(What the task asks)
Your task is to quote the records from their first line through the line containing "opnum1_out: 32", with nothing added or left out.

Saved data entries
-- Opening Marker --

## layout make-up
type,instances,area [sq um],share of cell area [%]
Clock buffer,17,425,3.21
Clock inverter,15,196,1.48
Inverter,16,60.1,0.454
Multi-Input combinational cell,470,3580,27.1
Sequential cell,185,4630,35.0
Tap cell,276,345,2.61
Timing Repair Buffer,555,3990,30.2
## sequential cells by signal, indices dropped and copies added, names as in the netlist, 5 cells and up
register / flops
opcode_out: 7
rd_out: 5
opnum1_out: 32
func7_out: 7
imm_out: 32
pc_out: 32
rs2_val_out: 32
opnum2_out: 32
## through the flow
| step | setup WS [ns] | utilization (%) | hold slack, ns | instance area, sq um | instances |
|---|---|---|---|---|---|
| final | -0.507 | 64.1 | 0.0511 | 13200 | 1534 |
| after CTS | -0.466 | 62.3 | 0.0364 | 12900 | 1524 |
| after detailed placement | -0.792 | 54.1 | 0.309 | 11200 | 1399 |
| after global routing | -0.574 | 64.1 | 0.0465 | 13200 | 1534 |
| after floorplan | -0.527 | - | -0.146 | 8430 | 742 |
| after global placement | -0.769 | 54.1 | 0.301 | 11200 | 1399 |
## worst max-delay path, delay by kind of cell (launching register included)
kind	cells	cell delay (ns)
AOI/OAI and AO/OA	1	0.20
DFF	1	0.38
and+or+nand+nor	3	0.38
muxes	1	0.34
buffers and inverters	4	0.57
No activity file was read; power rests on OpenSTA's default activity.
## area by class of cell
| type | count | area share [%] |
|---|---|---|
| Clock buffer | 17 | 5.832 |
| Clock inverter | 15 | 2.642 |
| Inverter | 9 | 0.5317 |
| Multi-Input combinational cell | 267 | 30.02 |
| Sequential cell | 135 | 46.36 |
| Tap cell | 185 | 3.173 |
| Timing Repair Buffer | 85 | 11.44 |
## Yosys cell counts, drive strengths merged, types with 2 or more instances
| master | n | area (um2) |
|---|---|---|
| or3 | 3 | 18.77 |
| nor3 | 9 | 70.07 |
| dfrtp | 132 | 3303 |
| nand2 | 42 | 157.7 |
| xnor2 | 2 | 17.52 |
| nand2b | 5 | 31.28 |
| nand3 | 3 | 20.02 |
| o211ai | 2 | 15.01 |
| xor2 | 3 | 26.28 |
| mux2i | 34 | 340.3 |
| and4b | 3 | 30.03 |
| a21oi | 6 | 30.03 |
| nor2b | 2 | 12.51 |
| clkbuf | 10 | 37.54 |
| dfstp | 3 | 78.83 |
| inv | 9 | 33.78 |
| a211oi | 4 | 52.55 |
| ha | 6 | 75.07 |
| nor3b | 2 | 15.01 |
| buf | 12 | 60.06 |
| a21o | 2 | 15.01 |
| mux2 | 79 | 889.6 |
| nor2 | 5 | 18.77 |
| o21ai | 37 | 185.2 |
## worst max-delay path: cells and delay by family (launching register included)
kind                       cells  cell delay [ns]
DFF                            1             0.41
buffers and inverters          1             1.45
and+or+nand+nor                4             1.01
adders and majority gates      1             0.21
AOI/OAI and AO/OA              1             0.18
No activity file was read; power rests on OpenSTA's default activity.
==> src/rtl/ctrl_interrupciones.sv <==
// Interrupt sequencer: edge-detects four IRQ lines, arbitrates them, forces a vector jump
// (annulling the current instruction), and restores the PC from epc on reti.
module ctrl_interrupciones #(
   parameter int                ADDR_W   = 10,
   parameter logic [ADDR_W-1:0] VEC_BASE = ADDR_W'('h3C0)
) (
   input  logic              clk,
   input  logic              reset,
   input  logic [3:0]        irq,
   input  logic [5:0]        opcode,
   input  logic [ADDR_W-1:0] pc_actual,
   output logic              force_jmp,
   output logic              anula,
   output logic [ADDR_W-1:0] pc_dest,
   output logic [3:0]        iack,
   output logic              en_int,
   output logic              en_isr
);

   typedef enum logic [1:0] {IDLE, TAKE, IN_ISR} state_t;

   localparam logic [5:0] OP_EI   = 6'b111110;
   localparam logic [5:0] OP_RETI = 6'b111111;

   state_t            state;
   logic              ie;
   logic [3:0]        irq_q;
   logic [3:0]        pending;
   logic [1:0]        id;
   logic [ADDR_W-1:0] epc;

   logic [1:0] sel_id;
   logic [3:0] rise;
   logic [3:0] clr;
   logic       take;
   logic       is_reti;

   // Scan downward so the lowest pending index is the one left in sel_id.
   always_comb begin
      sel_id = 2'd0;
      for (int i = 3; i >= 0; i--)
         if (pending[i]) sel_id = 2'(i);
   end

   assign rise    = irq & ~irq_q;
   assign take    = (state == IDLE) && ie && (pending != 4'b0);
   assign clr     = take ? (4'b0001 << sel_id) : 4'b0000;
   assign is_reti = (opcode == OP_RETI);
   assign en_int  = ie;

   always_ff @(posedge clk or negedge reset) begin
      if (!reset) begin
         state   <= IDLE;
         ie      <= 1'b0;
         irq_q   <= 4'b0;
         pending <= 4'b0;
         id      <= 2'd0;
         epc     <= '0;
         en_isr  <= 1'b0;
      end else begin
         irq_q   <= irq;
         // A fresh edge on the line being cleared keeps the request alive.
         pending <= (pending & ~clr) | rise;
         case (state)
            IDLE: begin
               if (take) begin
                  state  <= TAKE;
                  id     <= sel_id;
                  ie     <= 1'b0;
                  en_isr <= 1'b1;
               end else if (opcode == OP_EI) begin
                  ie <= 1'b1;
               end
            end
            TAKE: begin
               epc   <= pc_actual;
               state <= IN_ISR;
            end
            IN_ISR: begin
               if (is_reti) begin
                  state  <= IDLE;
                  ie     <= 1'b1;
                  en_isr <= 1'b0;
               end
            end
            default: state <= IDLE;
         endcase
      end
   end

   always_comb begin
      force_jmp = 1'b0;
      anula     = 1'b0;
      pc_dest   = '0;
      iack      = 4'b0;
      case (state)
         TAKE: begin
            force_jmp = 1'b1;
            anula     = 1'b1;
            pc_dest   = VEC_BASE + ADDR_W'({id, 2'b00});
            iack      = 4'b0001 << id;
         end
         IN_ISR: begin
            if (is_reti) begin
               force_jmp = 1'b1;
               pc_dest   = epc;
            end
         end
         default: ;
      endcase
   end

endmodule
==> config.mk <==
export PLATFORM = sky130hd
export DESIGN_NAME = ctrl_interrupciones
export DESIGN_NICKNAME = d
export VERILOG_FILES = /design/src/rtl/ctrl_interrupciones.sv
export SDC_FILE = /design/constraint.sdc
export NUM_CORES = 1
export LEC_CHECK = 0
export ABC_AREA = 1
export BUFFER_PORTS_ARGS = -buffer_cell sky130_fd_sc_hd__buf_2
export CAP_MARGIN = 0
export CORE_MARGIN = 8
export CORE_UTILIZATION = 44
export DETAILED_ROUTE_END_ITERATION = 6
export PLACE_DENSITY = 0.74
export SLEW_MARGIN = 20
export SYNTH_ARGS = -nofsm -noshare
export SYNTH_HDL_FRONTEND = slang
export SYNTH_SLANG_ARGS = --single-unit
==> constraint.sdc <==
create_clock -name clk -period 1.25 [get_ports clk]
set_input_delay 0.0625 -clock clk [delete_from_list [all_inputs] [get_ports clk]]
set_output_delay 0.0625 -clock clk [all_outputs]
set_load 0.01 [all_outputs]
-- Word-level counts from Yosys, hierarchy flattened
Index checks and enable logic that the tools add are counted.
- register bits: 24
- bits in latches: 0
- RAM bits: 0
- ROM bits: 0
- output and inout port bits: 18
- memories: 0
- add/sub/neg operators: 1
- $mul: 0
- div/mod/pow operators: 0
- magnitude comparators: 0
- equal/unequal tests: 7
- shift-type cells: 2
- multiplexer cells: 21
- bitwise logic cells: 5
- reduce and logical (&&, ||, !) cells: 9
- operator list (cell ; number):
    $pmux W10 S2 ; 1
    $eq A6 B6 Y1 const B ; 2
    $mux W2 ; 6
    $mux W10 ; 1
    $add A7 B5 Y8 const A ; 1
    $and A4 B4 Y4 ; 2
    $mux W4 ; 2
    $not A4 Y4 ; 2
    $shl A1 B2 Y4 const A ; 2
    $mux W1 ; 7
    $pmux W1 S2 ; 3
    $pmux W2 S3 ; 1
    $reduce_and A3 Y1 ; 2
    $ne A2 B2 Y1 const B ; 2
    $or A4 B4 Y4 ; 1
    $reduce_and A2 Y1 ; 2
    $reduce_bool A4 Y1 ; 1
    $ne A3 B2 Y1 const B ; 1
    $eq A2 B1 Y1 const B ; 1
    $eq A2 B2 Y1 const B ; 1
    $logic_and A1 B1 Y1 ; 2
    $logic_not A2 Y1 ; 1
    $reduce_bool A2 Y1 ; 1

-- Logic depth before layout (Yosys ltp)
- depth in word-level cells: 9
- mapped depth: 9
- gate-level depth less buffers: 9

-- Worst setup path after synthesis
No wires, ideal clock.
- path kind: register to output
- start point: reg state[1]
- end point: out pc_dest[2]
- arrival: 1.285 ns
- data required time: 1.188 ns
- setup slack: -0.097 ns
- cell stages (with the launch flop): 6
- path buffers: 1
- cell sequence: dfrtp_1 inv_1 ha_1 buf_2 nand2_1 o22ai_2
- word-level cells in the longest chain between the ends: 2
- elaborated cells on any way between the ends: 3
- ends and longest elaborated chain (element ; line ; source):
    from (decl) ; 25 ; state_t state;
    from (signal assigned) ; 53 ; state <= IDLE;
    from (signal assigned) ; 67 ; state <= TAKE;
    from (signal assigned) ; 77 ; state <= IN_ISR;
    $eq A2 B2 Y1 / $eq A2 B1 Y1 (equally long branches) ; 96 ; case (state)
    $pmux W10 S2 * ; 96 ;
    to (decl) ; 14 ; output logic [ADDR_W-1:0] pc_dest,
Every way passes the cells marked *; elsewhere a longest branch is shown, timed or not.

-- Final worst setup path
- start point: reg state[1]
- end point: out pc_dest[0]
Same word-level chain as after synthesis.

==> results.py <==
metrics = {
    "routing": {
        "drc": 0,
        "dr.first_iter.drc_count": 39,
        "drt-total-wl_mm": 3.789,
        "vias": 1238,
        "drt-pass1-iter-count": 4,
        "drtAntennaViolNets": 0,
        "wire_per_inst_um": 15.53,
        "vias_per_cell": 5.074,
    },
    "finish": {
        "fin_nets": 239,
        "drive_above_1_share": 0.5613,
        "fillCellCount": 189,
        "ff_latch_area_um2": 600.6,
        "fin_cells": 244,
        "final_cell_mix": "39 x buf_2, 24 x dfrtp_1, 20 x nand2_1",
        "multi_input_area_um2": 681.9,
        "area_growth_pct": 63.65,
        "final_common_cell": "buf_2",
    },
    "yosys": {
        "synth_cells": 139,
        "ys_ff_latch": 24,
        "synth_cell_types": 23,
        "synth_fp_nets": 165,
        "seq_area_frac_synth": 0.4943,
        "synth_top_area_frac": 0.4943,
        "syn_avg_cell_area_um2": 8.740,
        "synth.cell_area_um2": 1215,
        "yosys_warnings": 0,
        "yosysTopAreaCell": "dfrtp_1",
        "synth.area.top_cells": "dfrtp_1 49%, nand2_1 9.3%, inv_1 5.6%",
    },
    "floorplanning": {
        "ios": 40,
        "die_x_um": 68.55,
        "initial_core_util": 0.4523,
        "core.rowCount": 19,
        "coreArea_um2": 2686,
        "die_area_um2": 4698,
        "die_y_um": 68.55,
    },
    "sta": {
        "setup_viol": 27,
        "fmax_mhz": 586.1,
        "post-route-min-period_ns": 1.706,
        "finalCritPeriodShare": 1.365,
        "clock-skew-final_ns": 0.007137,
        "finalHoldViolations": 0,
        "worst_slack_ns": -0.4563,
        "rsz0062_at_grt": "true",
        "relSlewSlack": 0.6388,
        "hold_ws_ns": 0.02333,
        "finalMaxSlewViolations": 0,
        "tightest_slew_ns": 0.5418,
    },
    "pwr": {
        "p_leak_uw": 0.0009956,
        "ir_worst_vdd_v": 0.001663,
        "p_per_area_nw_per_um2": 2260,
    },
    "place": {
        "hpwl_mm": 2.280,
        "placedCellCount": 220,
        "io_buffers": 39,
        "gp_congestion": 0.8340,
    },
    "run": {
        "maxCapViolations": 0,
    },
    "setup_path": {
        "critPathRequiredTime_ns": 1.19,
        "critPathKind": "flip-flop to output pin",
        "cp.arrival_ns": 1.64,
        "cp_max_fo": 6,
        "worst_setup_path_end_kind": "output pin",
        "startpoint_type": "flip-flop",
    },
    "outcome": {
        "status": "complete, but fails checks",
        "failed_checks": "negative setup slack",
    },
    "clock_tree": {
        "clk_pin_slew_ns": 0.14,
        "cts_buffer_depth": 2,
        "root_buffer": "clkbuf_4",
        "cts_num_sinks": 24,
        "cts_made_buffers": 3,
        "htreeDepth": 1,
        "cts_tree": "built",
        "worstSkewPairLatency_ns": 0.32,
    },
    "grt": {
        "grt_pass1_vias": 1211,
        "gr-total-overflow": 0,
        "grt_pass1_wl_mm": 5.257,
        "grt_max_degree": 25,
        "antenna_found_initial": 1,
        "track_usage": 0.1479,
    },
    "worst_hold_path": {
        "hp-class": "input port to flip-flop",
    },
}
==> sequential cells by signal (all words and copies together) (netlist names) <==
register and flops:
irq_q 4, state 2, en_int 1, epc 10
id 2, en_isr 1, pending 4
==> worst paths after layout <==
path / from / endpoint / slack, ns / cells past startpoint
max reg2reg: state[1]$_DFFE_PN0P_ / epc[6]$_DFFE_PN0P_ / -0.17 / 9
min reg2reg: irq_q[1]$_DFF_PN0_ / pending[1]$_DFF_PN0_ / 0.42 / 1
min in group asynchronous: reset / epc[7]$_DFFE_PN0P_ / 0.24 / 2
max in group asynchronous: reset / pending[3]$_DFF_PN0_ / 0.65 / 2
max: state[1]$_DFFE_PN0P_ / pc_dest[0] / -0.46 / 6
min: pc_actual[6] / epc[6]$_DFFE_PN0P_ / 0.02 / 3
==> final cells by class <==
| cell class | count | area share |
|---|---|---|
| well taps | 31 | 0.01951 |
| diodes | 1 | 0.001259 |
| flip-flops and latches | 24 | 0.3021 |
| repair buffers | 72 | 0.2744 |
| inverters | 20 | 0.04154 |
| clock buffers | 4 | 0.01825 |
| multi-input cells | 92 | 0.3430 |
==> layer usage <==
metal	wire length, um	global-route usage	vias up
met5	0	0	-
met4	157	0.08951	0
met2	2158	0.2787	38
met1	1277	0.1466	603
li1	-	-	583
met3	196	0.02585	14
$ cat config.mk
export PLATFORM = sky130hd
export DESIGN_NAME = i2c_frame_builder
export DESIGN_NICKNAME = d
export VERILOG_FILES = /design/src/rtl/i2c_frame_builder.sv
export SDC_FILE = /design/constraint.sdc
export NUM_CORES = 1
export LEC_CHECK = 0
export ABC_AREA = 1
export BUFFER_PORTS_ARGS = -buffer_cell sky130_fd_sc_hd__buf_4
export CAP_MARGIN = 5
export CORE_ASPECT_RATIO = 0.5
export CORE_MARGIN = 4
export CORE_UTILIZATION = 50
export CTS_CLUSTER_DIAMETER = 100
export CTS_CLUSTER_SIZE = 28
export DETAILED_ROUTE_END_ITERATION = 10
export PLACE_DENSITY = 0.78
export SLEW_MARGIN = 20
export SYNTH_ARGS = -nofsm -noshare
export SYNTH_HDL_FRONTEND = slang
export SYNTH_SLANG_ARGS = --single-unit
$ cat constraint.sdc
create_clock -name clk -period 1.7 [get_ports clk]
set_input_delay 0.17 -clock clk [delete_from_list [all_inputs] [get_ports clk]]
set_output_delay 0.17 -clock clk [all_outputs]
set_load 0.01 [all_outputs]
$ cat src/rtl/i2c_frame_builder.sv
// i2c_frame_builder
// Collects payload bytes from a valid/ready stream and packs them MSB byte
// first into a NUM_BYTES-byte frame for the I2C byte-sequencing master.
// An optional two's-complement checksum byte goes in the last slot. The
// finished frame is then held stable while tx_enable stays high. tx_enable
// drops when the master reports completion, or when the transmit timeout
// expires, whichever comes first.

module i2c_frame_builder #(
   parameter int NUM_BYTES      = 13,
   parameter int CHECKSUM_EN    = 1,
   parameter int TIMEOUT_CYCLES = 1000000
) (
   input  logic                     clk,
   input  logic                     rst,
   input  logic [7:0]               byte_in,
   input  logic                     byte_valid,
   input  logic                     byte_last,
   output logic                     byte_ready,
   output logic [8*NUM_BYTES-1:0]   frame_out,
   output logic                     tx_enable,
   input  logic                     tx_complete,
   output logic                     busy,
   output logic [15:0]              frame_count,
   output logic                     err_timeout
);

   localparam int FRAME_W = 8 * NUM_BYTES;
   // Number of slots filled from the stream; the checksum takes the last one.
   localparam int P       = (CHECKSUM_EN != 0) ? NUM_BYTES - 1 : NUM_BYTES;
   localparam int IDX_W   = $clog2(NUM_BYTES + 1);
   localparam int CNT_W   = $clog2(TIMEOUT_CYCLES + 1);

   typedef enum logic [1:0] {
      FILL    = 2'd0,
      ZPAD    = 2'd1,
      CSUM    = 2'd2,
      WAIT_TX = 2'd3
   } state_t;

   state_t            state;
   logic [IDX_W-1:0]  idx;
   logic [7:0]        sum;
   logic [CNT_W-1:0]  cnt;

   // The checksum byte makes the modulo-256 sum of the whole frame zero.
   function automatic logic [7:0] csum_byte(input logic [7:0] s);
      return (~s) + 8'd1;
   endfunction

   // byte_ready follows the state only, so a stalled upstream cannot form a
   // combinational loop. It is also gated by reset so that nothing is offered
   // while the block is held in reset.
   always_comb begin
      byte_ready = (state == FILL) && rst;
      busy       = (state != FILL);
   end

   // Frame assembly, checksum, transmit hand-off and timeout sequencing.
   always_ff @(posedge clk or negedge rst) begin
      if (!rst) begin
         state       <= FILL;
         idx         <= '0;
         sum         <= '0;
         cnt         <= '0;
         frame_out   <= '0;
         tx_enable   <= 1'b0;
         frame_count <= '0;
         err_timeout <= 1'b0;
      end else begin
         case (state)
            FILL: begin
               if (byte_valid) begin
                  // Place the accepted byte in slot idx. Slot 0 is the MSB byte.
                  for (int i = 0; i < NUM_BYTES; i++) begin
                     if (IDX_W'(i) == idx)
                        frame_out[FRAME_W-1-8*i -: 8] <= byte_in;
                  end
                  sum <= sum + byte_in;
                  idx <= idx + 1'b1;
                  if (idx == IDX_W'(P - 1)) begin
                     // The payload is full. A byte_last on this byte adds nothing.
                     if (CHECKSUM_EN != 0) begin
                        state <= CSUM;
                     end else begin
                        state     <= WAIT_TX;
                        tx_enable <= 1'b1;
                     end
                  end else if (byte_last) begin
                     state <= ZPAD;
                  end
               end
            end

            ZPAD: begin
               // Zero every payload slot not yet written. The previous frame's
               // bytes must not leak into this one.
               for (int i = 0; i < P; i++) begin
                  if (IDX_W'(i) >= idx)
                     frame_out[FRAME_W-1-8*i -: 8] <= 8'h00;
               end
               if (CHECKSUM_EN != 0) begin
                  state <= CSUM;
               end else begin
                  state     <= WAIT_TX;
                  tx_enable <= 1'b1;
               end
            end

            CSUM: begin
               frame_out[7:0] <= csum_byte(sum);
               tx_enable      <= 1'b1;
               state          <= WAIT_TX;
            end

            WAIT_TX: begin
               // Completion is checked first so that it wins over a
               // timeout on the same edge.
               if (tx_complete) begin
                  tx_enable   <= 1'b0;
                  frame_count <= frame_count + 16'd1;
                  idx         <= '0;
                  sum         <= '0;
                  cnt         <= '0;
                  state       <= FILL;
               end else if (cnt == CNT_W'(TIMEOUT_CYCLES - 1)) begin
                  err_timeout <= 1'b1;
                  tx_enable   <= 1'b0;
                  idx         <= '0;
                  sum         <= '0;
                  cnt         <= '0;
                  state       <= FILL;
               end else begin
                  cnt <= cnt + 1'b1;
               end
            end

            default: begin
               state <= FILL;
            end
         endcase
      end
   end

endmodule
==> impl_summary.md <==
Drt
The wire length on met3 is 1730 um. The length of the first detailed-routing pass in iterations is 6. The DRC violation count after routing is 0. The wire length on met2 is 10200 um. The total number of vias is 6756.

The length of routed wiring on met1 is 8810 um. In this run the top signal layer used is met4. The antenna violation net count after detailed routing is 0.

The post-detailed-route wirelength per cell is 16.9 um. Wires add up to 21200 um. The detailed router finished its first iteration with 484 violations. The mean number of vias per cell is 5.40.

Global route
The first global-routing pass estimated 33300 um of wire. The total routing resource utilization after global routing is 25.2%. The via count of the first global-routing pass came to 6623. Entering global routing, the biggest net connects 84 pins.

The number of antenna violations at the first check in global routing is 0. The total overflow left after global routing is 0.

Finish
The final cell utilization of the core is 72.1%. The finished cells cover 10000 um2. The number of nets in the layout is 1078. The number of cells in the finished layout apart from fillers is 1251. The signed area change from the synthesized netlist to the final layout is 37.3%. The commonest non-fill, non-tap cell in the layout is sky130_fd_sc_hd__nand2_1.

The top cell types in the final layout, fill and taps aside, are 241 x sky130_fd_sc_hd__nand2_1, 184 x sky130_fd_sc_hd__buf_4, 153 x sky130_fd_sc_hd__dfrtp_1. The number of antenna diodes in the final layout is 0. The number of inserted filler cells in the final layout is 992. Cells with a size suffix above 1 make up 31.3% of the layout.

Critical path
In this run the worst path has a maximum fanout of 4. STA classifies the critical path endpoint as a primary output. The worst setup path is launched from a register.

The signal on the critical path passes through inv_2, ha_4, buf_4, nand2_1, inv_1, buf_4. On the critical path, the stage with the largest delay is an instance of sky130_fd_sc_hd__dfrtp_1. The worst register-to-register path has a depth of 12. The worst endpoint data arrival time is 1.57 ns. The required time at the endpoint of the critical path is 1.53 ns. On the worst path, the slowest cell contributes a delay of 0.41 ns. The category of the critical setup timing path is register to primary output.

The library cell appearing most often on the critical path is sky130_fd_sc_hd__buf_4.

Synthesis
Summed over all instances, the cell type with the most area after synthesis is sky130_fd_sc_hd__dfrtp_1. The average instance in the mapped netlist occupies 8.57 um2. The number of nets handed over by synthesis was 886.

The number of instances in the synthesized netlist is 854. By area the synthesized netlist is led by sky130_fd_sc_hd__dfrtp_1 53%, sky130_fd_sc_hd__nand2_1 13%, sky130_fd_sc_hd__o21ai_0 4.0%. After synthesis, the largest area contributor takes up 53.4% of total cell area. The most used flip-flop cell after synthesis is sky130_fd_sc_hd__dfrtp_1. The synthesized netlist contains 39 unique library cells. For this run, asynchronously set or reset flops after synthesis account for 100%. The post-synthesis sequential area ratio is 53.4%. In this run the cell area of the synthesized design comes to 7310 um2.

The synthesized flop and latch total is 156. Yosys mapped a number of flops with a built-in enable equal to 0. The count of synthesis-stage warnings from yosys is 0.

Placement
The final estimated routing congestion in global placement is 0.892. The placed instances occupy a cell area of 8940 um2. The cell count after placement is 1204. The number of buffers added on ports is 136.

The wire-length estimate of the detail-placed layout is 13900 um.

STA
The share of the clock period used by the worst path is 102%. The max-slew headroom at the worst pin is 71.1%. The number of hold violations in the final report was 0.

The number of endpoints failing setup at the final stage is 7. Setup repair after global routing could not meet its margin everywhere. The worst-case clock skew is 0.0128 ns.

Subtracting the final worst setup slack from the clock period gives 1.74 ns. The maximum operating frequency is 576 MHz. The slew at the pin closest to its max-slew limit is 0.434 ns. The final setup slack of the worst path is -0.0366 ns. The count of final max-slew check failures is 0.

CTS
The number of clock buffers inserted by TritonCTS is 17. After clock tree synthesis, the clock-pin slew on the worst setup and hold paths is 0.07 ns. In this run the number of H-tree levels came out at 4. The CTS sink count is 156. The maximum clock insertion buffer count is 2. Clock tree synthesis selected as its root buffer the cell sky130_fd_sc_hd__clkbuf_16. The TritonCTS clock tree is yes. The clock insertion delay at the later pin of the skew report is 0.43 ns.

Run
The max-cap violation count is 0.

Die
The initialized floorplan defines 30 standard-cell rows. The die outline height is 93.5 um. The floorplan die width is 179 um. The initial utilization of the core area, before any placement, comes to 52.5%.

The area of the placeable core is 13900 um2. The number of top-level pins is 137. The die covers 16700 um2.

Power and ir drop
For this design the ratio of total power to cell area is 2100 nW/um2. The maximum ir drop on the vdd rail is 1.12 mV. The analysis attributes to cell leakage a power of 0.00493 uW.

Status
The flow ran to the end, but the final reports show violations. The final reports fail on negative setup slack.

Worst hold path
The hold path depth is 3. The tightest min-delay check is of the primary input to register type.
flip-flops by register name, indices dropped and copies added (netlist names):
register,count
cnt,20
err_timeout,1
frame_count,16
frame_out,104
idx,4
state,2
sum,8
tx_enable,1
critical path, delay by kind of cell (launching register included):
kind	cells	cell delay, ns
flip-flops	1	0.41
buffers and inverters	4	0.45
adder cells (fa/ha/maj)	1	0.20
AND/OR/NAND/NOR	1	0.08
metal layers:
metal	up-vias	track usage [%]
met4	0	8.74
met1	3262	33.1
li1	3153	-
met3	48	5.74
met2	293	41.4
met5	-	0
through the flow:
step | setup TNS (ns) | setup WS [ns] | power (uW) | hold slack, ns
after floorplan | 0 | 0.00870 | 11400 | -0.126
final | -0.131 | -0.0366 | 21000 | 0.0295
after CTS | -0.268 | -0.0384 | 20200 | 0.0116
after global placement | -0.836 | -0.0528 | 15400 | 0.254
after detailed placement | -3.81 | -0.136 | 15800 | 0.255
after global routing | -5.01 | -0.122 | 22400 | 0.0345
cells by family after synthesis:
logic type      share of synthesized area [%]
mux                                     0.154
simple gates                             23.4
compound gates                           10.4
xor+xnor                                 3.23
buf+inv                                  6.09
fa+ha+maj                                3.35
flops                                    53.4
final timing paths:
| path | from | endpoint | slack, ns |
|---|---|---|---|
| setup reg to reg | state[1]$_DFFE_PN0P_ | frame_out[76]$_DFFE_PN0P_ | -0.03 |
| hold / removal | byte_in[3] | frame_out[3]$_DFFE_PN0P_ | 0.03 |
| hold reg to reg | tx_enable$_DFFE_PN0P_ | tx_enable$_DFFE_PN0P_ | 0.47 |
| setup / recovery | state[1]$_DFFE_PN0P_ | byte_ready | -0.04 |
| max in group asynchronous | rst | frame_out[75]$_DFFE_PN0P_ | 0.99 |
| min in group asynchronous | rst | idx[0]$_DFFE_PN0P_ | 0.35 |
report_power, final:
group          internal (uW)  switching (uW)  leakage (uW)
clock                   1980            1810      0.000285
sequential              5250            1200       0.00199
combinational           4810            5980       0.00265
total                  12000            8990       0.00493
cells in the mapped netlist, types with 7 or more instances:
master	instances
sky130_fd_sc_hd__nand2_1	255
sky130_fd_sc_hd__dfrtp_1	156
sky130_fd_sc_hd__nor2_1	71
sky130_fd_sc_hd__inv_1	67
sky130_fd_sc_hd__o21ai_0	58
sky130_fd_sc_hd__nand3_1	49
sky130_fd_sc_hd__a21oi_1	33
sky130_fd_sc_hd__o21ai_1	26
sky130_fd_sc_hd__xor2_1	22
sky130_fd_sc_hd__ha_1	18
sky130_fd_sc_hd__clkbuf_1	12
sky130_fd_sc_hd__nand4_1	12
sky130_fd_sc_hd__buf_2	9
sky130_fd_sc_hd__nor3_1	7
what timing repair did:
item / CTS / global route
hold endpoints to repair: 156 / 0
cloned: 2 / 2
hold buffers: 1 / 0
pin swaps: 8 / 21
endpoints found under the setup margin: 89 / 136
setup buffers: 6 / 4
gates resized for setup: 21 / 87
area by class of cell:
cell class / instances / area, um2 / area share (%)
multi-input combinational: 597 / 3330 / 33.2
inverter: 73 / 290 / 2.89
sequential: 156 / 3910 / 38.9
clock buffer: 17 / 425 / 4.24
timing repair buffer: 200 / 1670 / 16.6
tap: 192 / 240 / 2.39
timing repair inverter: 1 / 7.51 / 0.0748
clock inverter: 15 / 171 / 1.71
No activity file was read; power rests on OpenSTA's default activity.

-- Closing Marker --

(Answer space)
## layout make-up
type,instances,area [sq um],share of cell area [%]
Clock buffer,17,425,3.21
Clock inverter,15,196,1.48
Inverter,16,60.1,0.454
Multi-Input combinational cell,470,3580,27.1
Sequential cell,185,4630,35.0
Tap cell,276,345,2.61
Timing Repair Buffer,555,3990,30.2
## sequential cells by signal, indices dropped and copies added, names as in the netlist, 5 cells and up
register / flops
opcode_out: 7
rd_out: 5
opnum1_out: 32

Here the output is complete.